Mimic Review

Mimic
Three years ago entomologist Dr. Susan Tyler genetically created an insect to kill cockroaches carrying a virulent disease, now the insects are out to destroy their only predator, mankind!

by Ian Nathan |
Published on
Release Date:

01 Jan 1997

Running Time:

109 minutes

Certificate:

15

Original Title:

Mimic

Spliced together from the murky preoccupations of horror flicks and B-movie histrionics (Aliens, Them, The Relic, Crichton's tampering with nature bugbear, etc.) Mexican director Guillermo Del Toro, who conjured up the curio-vampire Gothism of Cronos, has created a serviceable bugs-in-the-sewers routine.

Although his deeper ponderings on the morality of science get overshadowed by state-of-the-art gloopy nastiness in the dank tunnelscape of NY underground. The set-up is a chiller, as a freak plague attacks the children of Manhattan threatening to wipe out a generation. Enter sexy insect boffin Sorvino who sources the carriers to the city's cockroach population, genetically engineers a sly anti-roach roach (the Judas breed) and saves the day. Jump-cut to now, and something big, ugly and vaguely humanoid is prowling the underground, preying on ignorant commuters.

Squelch, squelch. It doesn't take Einstein to fathom that what previously was a cure has leapfrogged up the evolutionary highway and man is facing a seriously big bug problem. Re-enter scientist Sorvino, tortured by a Frankenstein syndrome, and disease-monitor hubby (Northam), sourcing the problem to some disused sub-subway and coming face-to-face with flying cockroaches the size of telephone boxes and a mask-like capacity to "mimic" humans.

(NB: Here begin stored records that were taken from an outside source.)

<file path="src/rtl/des_sbox_pipe_if.sv">
// des_sbox_pipe_if: stream bundle for the DES substitution stage.
//   din_valid/din_ready/din/din_tag     : input word handshake (din bit 0 = MSB)
//   dout_valid/dout_ready/dout/dout_tag : result handshake (dout bit 0 = MSB)
//   occupancy                           : count of valid pipeline stages
// slave is the view of the substitution unit; master is the view of the
// surrounding round datapath that feeds words in and takes results out.
interface des_sbox_pipe_if #(
  parameter int TAG_WIDTH = 4
);
  logic                 din_valid;
  logic                 din_ready;
  logic [0:47]          din;
  logic [TAG_WIDTH-1:0] din_tag;
  logic                 dout_valid;
  logic                 dout_ready;
  logic [0:31]          dout;
  logic [TAG_WIDTH-1:0] dout_tag;
  logic [2:0]           occupancy;

  modport master (
    output din_valid, din, din_tag, dout_ready,
    input  din_ready, dout_valid, dout, dout_tag, occupancy
  );

  modport slave (
    input  din_valid, din, din_tag, dout_ready,
    output din_ready, dout_valid, dout, dout_tag, occupancy
  );
endinterface

</file>
<file path="src/rtl/des_sbox_pipe.sv">
// des_sbox_pipe: DES S1..S8 substitution (optionally followed by P) with a
// back-pressurable register pipeline and a sideband tag.
//   clk     : rising-edge clock
//   reset_n : asynchronous active-low reset, empties every stage
//   bus     : des_sbox_pipe_if.slave
//             din[0:47]  six bits per box, bits 6i..6i+5 feed S(i+1)
//             dout[0:31] S-box nibbles (or their P permutation)
//             occupancy  number of stages currently holding a word
// Stage 1 captures the S-box result; later stages only delay it. P sits after
// the last register, so dout depends on registered state only.
module des_sbox_pipe #(
  parameter int PIPE_STAGES = 2,
  parameter bit APPLY_PERM  = 1'b1,
  parameter int TAG_WIDTH   = 4
) (
  input  logic           clk,
  input  logic           reset_n,
  des_sbox_pipe_if.slave bus
);

  // One 256-bit constant per box: entry e = row*16 + col, entry 0 is the most
  // significant nibble, so the table text reads like the published rows.
  localparam logic [255:0] SBOX [8] = '{
    256'hE4D12FB83A6C59070F74E2D1A6CB953841E8D62BFC973A50FC8249175B3EA06D,
    256'hF18E6B34972DC05A3D47F28EC01A69B50E7BA4D158C6932FD8A13F42B67C05E9,
    256'hA09E63F51DC7B428D709346A285ECBF1D6498F30B12C5AE71AD069874FE3B52C,
    256'h7DE3069A1285BC4FD8B56F03472C1AE9A690CB7DF13E52843F06A1D8945BC72E,
    256'h2C417AB6853FD0E9EB2C47D150FA3986421BAD78F9C5630EB8C71E2D6F09A453,
    256'hC1AF92680D34E75BAF427C9561DE0B389EF528C3704A1DB6432C95FABE17608D,
    256'h4B2EF08D3C975A61D0B7491AE35C2F8614BDC37EAF6805926BD814A7950FE23C,
    256'hD2846FB1A93E50C71FD8A374C56B0E927B419CE206ADF35821E74A8DFC90356B
  };

  // P: output bit j takes input bit PERM_SRC[j] (both 1-based from the MSB).
  localparam int PERM_SRC [32] = '{
    16,  7, 20, 21, 29, 12, 28, 17,  1, 15, 23, 26,  5, 18, 31, 10,
     2,  8, 24, 14, 32, 27,  3,  9, 19, 13, 30,  6, 22, 11,  4, 25
  };

  // ---------------------------------------------------------------- S-boxes
  logic [0:31] sbox_out;

  for (genvar gi = 0; gi < 8; gi++) begin : g_box
    logic [5:0] seg;
    logic [5:0] idx;
    assign seg = bus.din[6*gi +: 6];
    // Row is the outer bit pair, column the inner four bits.
    assign idx = {seg[5], seg[0], seg[4:1]};
    // Entry e occupies bits 4*(63-e)+3 .. 4*(63-e); 63-e is ~e for 6 bits.
    assign sbox_out[4*gi +: 4] = SBOX[gi][{~idx, 2'b00} +: 4];
  end

  // --------------------------------------------------------------- pipeline
  logic [PIPE_STAGES-1:0] vld_reg;
  logic [0:31]            data_reg [PIPE_STAGES];
  logic [TAG_WIDTH-1:0]   tag_reg  [PIPE_STAGES];

  logic [PIPE_STAGES-1:0] load;
  logic [PIPE_STAGES-1:0] in_vld;
  logic [0:31]            in_data [PIPE_STAGES];
  logic [TAG_WIDTH-1:0]   in_tag  [PIPE_STAGES];
  logic [2:0]             occ;

  // Source of each stage: stage 0 takes the live lookup, the rest shift.
  always_comb begin
    in_vld     = '0;
    in_vld[0]  = bus.din_valid;
    in_data[0] = sbox_out;
    in_tag[0]  = bus.din_tag;
    for (int k = 1; k < PIPE_STAGES; k++) begin
      in_vld[k]  = vld_reg[k-1];
      in_data[k] = data_reg[k-1];
      in_tag[k]  = tag_reg[k-1];
    end
  end

  // A stage may load when it is empty or its content leaves this edge. The
  // chain is evaluated from the output back so bubbles anywhere collapse.
  always_comb begin
    load = '0;
    load[PIPE_STAGES-1] = !vld_reg[PIPE_STAGES-1] || bus.dout_ready;
    for (int k = PIPE_STAGES - 2; k >= 0; k--) begin
      load[k] = !vld_reg[k] || load[k+1];
    end
  end

  // Payload is only written for a valid incoming word: a drained stage keeps
  // its last value and junk on an idle din never reaches the registers.
  always_ff @(posedge clk or negedge reset_n) begin
    if (!reset_n) begin
      vld_reg <= '0;
      for (int k = 0; k < PIPE_STAGES; k++) begin
        data_reg[k] <= '0;
        tag_reg[k]  <= '0;
      end
    end else begin
      for (int k = 0; k < PIPE_STAGES; k++) begin
        if (load[k]) begin
          vld_reg[k] <= in_vld[k];
          if (in_vld[k]) begin
            data_reg[k] <= in_data[k];
            tag_reg[k]  <= in_tag[k];
          end
        end
      end
    end
  end

  always_comb begin
    occ = '0;
    for (int k = 0; k < PIPE_STAGES; k++) begin
      occ = occ + {2'b00, vld_reg[k]};
    end
  end

  // ----------------------------------------------------------------- output
  logic [0:31] last_data;
  logic [0:31] dout_w;

  assign last_data = data_reg[PIPE_STAGES-1];

  if (APPLY_PERM) begin : g_perm
    for (genvar gi = 0; gi < 32; gi++) begin : g_bit
      assign dout_w[gi] = last_data[PERM_SRC[gi] - 1];
    end
  end else begin : g_raw
    assign dout_w = last_data;
  end

  assign bus.din_ready  = load[0];
  assign bus.dout_valid = vld_reg[PIPE_STAGES-1];
  assign bus.dout       = dout_w;
  assign bus.dout_tag   = tag_reg[PIPE_STAGES-1];
  assign bus.occupancy  = occ;

endmodule

</file>
<file path="src/flat_wrapper.sv">
// flat-port wrapper written by rule: the top's interface ports become plain ports
module des_sbox_pipe_flat 
#(
  parameter int PIPE_STAGES = 2,
  parameter bit APPLY_PERM  = 1'b1,
  parameter int TAG_WIDTH   = 4
)
  (clk, reset_n, bus_din_valid, bus_din, bus_din_tag, bus_dout_ready, bus_din_ready, bus_dout_valid, bus_dout, bus_dout_tag, bus_occupancy);
  des_sbox_pipe_if #(.TAG_WIDTH(TAG_WIDTH)) bus_i ();
  input  logic clk;
  input  logic reset_n;
  input wire logic [$bits(bus_i.din_valid)-1:0] bus_din_valid;
  input wire logic [$bits(bus_i.din)-1:0] bus_din;
  input wire logic [$bits(bus_i.din_tag)-1:0] bus_din_tag;
  input wire logic [$bits(bus_i.dout_ready)-1:0] bus_dout_ready;
  output wire logic [$bits(bus_i.din_ready)-1:0] bus_din_ready;
  output wire logic [$bits(bus_i.dout_valid)-1:0] bus_dout_valid;
  output wire logic [$bits(bus_i.dout)-1:0] bus_dout;
  output wire logic [$bits(bus_i.dout_tag)-1:0] bus_dout_tag;
  output wire logic [$bits(bus_i.occupancy)-1:0] bus_occupancy;
  assign bus_i.din_valid = bus_din_valid;
  assign bus_i.din = bus_din;
  assign bus_i.din_tag = bus_din_tag;
  assign bus_i.dout_ready = bus_dout_ready;
  assign bus_din_ready = bus_i.din_ready;
  assign bus_dout_valid = bus_i.dout_valid;
  assign bus_dout = bus_i.dout;
  assign bus_dout_tag = bus_i.dout_tag;
  assign bus_occupancy = bus_i.occupancy;
  des_sbox_pipe #(.PIPE_STAGES(PIPE_STAGES), .APPLY_PERM(APPLY_PERM), .TAG_WIDTH(TAG_WIDTH)) u_core (.clk(clk), .reset_n(reset_n), .bus(bus_i));
endmodule
</file>
<file path="config.mk">
export PLATFORM = sky130hd
export DESIGN_NAME = des_sbox_pipe_flat
export DESIGN_NICKNAME = d
export VERILOG_FILES = /design/src/rtl/des_sbox_pipe_if.sv /design/src/rtl/des_sbox_pipe.sv /design/src/flat_wrapper.sv
export SDC_FILE = /design/constraint.sdc
export NUM_CORES = 1
export LEC_CHECK = 0
export CAP_MARGIN = 30
export CORE_ASPECT_RATIO = 0.8
export CORE_UTILIZATION = 48
export DETAILED_ROUTE_END_ITERATION = 12
export PLACE_DENSITY = 0.72
export SKIP_LAST_GASP = 1
export SLEW_MARGIN = 20
export SYNTH_ARGS = -nofsm -noshare
export SYNTH_HDL_FRONTEND = slang
export SYNTH_SLANG_ARGS = --single-unit
</file>
<file path="constraint.sdc">
create_clock -name clk -period 2.7 [get_ports clk]
set_input_delay 0.54 -clock clk [delete_from_list [all_inputs] [get_ports clk]]
set_output_delay 0.54 -clock clk [all_outputs]
set_load 0.01 [all_outputs]
</file>
After elaboration in Yosys (flattened, before gate mapping). Index checks and enable logic that the tools add are counted.

Logic and storage cells: 29. Output and inout bits: 41. Register bits after elaboration: 74.

Shift-type cells: 8. Add/subtract/negate cells: 1. Bitwise logic cells: 8. Reductions and logical operators: 6.

Operator list (number): $shiftx 256x9->4 const A (8); $not 6->6 (8); $reduce_and 2->1 (2); $add 1x1->2 (1); $logic_not 1->1 (2); $logic_or 1x1->1 (2).

Logic depth before layout (Yosys ltp). Gate-level depths: netlist of run 1.

Word-level depth: 4. Gate-level depth with buffers: 9.

Least setup slack after synthesis of run 1. Ideal clock, no wire load.

Path type: input to register. Start: in bus_din[1]. End: reg u_core.data_reg[35] in the netlist's numbering. Setup slack: 0.409 ns. Data required time: 2.560 ns. Buffers on the path: 2. Setup time: 0.140 ns. Stages: 9. Data arrival time: 2.151 ns. Path through: clkbuf_1 inv_1 ha_1 clkbuf_1 nor3b_1 nor3_1 a211o_1 o22ai_1 a31oi_1.

Word-level cells in the longest chain between the ends: 2.

Ends and longest elaborated chain: from (decl) (RTL line flat_wrapper.sv:13) `input wire logic [$bits(bus_i.din)-1:0] bus_din;`; $not 6->6 (RTL line des_sbox_pipe.sv:50) `assign sbox_out[4*gi +: 4] = SBOX[gi][{~idx, 2'b00} +: 4];`; $shiftx 256x9->4 (RTL line des_sbox_pipe.sv:50); to (signal, indexed assignment) (RTL line des_sbox_pipe.sv:101) `data_reg[k] <= in_data[k];`; to (decl) (RTL line des_sbox_pipe.sv:55) `logic [0:31] data_reg [PIPE_STAGES];`.

Every way passes these cells. A chain may end at the register's enable or synchronous reset.

Worst setup path after layout of run 1.
Start: in bus_dout_ready. End: out bus_din_ready.

Word-level cells in the longest chain between the ends: 2.

Ends and longest elaborated chain: from (decl) (RTL line flat_wrapper.sv:15) `input wire logic [$bits(bus_i.dout_ready)-1:0] bus_dout_ready;`; $logic_or 1x1->1 (RTL line des_sbox_pipe.sv:81) `load[PIPE_STAGES-1] = !vld_reg[PIPE_STAGES-1] || bus.dout_ready;`; $logic_or 1x1->1 (RTL line des_sbox_pipe.sv:83) `load[k] = !vld_reg[k] || load[k+1];`; to (decl) (RTL line flat_wrapper.sv:16) `output wire logic [$bits(bus_i.din_ready)-1:0] bus_din_ready;`.

Every way passes these cells.

==> run summary, run 1 <==
GRT
------------------------------------------------------------------------------
Global routing usage summed across all routing layers                    23.0%
Initial antenna violation count                                              0
Number of global-route vias before repair                                 6304
Wire length of the first global-routing pass                      30900 microns
Pin count of the biggest net entering global routing                        75
GRT Residual Overflow                                                        0

SYNTH
------------------------------------------------------------------------------
Library cell with the highest instance count after synthesis           nand2_1
Synth Instances                                                            939
Leading post-synthesis cells by instance count                    89 x nand2_1, 74 x dfrtp_1, 67 x nor2_1
Main area contributors after synthesis                            dfrtp_1 24%, ha_1 10%, mux2_2 6.4%
Yosys cell types                                                            72
Average size of a mapped cell                                       8.26 sq um
Yosys Warn Count                                                             0
Number of flops mapped to enable cells by yosys                              0
Post-Synthesis Net Count                                                  1059
Cell type with the highest aggregate area in the netlist               dfrtp_1
Flops & latches, synth                                                      74
Most common flop cell mapped by yosys                                  dfrtp_1
Register area share after synthesis                                      23.9%
Area of the mapped netlist                                          7760 sq um
Ys async rst share                                                        100%
Share of the synthesized area in the top cell type                       23.9%

STA
------------------------------------------------------------------------------
Slew Limit Headroom                                                      63.1%
Final Hold Vio Count                                                         0
Clock period minus worst slack                                         2.43 ns
Worst slew pin tran                                                   0.540 ns
Final Slew Violations                                                        0
Period utilisation layout                                                90.0%
Sum Neg Setup Slack                                                       0 ns
Worst Skew                                                          0.00622 ns
Max Fclk                                                             0.412 GHz
Final setup violation count                                                  0
Unrepaired setup endpoints after global routing                          false

POWER
------------------------------------------------------------------------------
Register share of total power                                            34.5%
P_leak                                                                 3.96 nW
Largest vdd supply drop                                               0.306 mV
Net Switching                                                          1.38 mW
Fraction of power spent switching nets                                   31.4%
Pwr dens                                                           472 nW/um^2
Internal Dissipation                                                   3.01 mW
Clock share of power                                                     26.5%
Fraction of power consumed by combinational cells                        39.0%

DIE
------------------------------------------------------------------------------
Die Outline Area                                                   16700 sq um
Initial Util                                                             49.1%
Horizontal die dimension                                           144 microns
Number of placed I/O pins                                                   97
Die span in y                                                      116 microns
Row count                                                                   41
Core Footprint                                                     15800 sq um

PLACEMENT
------------------------------------------------------------------------------
Global placer's final weighted congestion                                0.913
Detailed-placement wirelength estimate                            13500 microns
Post-DP Area                                                        9000 sq um
# placed instances                                                        1215
Port-buffer cells                                                           95

ROUTE
------------------------------------------------------------------------------
Vias per std cell                                                         5.75
Post-detailed-route count of antenna-violating nets                          0
Iteration count of the initial detailed-routing pass                         7
Detailed-route DRC error count                                               0
Total routed wirelength                                           18400 microns
Number of DRC markers in iteration 0                                       569
Avg WL per Cell                                                   14.9 microns
Total via count in the routed design                                      7084

RUN STATUS
------------------------------------------------------------------------------
Result of the run                                                    completed

LAYOUT
------------------------------------------------------------------------------
Synthesis-to-layout area growth                                          20.1%
Post-Layout Inst Area                                               9310 sq um
Antenna diode instance count                                                 0
Post-Layout Cell Count                                                    1231
Proportion of layout cells with a drive suffix above 1                   15.8%
# nets final                                                              1132

MIN PATH
------------------------------------------------------------------------------
Type of the worst min-delay path                                      in2async

CTS
------------------------------------------------------------------------------
Clock-pin slew on the worst setup and hold paths                       0.05 ns
H-tree depth reported by CTS                                                 3
Post-CTS repair timing setup buffer count                                    0
Insertion delay of the later-clocked pin in the worst-skew pair        0.33 ns
Cell at the root of the clock tree                                   clkbuf_16
Number of gates resized after CTS                                            0
Number of buffers inserted by hold repair at cts                             0
TritonCTS clock tree                                                       yes
Total CTS buffers                                                            9
Maximum buffer depth of the clock tree                                       2
Number of sinks driven by the clock tree                                    74

SETUP PATH
------------------------------------------------------------------------------
Type of the worst setup path                                            in2out
Destination of the worst register-to-register timing path         u_core.data_reg[57]
Req. time, crit path                                                   2.16 ns
Launch point of the worst reg-to-reg path                         u_core.vld_reg[0]
Cell depth of the worst flop-to-flop path                                    6
R2R setup slack                                                        0.76 ns
Worst-path fanout max                                                        4
Kind of end point of the critical path                             output port
Data arrival at the endpoint of the critical path                      1.89 ns
Crit path launch type                                                input pin

FLOW RUN
------------------------------------------------------------------------------
Max Cap Violations                                                           0

## metrics by stage
| step | utilization, % | setup WS (ns) | power (mW) | hold WS, ns |
|---|---|---|---|---|
| 2_1_floorplan | - | 0.409 | 2.67 | 0.244 |
| 6_report | 58.9 | 0.270 | 4.39 | 0.175 |
| 3_5_place_dp | 57.0 | 0.0143 | 3.25 | 0.462 |
| 3_3_place_gp | 57.0 | 0.0708 | 3.23 | 0.458 |
| 4_1_cts | 58.8 | 0.275 | 4.44 | 0.394 |
| 5_1_grt | 58.9 | 0.238 | 4.69 | 0.199 |
## cells in the final DEF, fill, tap and decap left out, types with 20 or more instances in the layout
master / synthesis / final
clkdlybuf4s50_1: 0 / 94
nand2_1: 89 / 87
buf_4: 35 / 77
dfrtp_1: 74 / 74
nor2_1: 67 / 67
ha_1: 64 / 64
o21ai_0: 57 / 57
a21oi_1: 53 / 53
mux2_2: 44 / 44
inv_1: 42 / 42
nand2b_1: 24 / 24
o211ai_1: 22 / 22
mux2i_1: 21 / 21
a31oi_1: 20 / 20
## power groups by stage
stage / Sequential (mW) / Clock [mW] / Combinational [mW]
4_1_cts: 1.52 / 1.20 / 1.71
3_3_place_gp: 1.54 / 0 / 1.69
5_1_grt: 1.55 / 1.25 / 1.89
2_1_floorplan: 1.49 / 0 / 1.18
3_5_place_dp: 1.54 / 0 / 1.71
6_report: 1.52 / 1.16 / 1.71
## cells by family (layout without fill, tap and decap cells)
logic type | after synthesis | count (layout) | synth area share (%)
compound gates | 274 | 274 | 24.2
xor+xnor | 25 | 25 | 2.82
fa+ha+maj | 65 | 65 | 10.5
buf+inv | 158 | 235 | 9.97
flops | 74 | 74 | 23.9
mux | 75 | 75 | 12.0
other cells | 1 | 1 | 0.0483
simple gates | 267 | 267 | 16.6
## how the worst max path moves through the flow
stage                   start                  end  slack (ns)  cells past startpoint
2_1_floorplan      bus_din[1]  u_core.data_reg[35]        0.41                      9
3_3_place_gp      bus_din[20]  u_core.data_reg[46]        0.07                      8
3_5_place_dp      bus_din[20]  u_core.data_reg[46]        0.01                      8
4_1_cts        bus_dout_ready        bus_din_ready        0.28                      3
5_1_grt        bus_dout_ready        bus_din_ready        0.24                      3
6_report       bus_dout_ready        bus_din_ready        0.27                      3
## critical path, stage by stage
cell	delay [ns]
clkdlybuf4s50_1	0.46
nand3b_1	0.28
clkdlybuf4s50_1	0.60
## layout make-up
cell class,count,area (sq um)
inverters,45,169
clock inverters,3,40.0
fillers,1407,6490
flip-flops and latches,74,1850
multi-input cells,707,5140
repair buffers,175,1600
clock buffers,12,246
well taps,215,269
## layer usage
layer	track usage, %	up-vias	part of all wire (%)
li1	-	3534	-
met1	33.8	3303	49
met2	34.5	225	44
met3	4.01	22	6.0
met4	5.96	0	1.4
met5	0	-	0
No activity file was read; power rests on OpenSTA's default activity.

Blood, screams, and CGI roaches chowing down on the supporting cast the net result, ensuring B-movie style pleasures with B-movie limitations. The script actually is not bad, the minimal science-as-doubled-edged-sword deliberations quite considered. There's even an occasional hint of satire; as jaded transport cop Dutton enters some slimy annexe of the hive, he bursts forth the familiar rejoinder: "This is some weird shit!" only for Del Toro's crafty camera to peel back to reveal just that; weird shit all over the walls.

Sorvino is fine, getting smothered in gunk and grunting through some sub-Ripley energetics, but Brit Northam finds the NY twang a fiercer opponent than the psychopathic creepies. It all descends, inevitably, into preposterousness, contrivance and eventually bare-faced silliness.

Accepting a blind adherence to the appliance of unoriginality at all costs, delivers fair amounts of buzz.